WORK TO BE COMPLETED = Output exactly the lines that run from the top of the entries to the line holding "10 | u_core.sw_meta[3]$_SDFF_PP0_ | 1 |", including both of those lines.

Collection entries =
^^^^^^^^^^^^^^^^
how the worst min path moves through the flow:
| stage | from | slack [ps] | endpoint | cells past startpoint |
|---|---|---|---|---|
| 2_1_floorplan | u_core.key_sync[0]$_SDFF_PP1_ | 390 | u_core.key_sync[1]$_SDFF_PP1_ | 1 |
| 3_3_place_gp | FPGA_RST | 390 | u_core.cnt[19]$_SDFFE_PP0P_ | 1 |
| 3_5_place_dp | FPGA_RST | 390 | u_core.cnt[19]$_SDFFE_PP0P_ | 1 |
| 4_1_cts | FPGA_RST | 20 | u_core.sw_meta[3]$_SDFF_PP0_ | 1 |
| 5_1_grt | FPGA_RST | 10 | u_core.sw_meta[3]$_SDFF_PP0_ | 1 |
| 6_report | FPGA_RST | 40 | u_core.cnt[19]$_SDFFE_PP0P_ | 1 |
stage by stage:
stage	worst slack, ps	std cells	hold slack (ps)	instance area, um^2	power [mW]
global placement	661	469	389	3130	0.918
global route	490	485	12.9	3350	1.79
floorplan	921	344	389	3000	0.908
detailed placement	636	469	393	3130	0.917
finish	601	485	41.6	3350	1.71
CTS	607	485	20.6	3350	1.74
^^^^^^^^^^^^^^^^
FINISHED TASK =
how the worst min path moves through the flow:
| stage | from | slack [ps] | endpoint | cells past startpoint |
|---|---|---|---|---|
| 2_1_floorplan | u_core.key_sync[0]$_SDFF_PP1_ | 390 | u_core.key_sync[1]$_SDFF_PP1_ | 1 |
| 3_3_place_gp | FPGA_RST | 390 | u_core.cnt[19]$_SDFFE_PP0P_ | 1 |
| 3_5_place_dp | FPGA_RST | 390 | u_core.cnt[19]$_SDFFE_PP0P_ | 1 |
| 4_1_cts | FPGA_RST | 20 | u_core.sw_meta[3]$_SDFF_PP0_ | 1 |
| 5_1_grt | FPGA_RST | 10 | u_core.sw_meta[3]$_SDFF_PP0_ | 1 |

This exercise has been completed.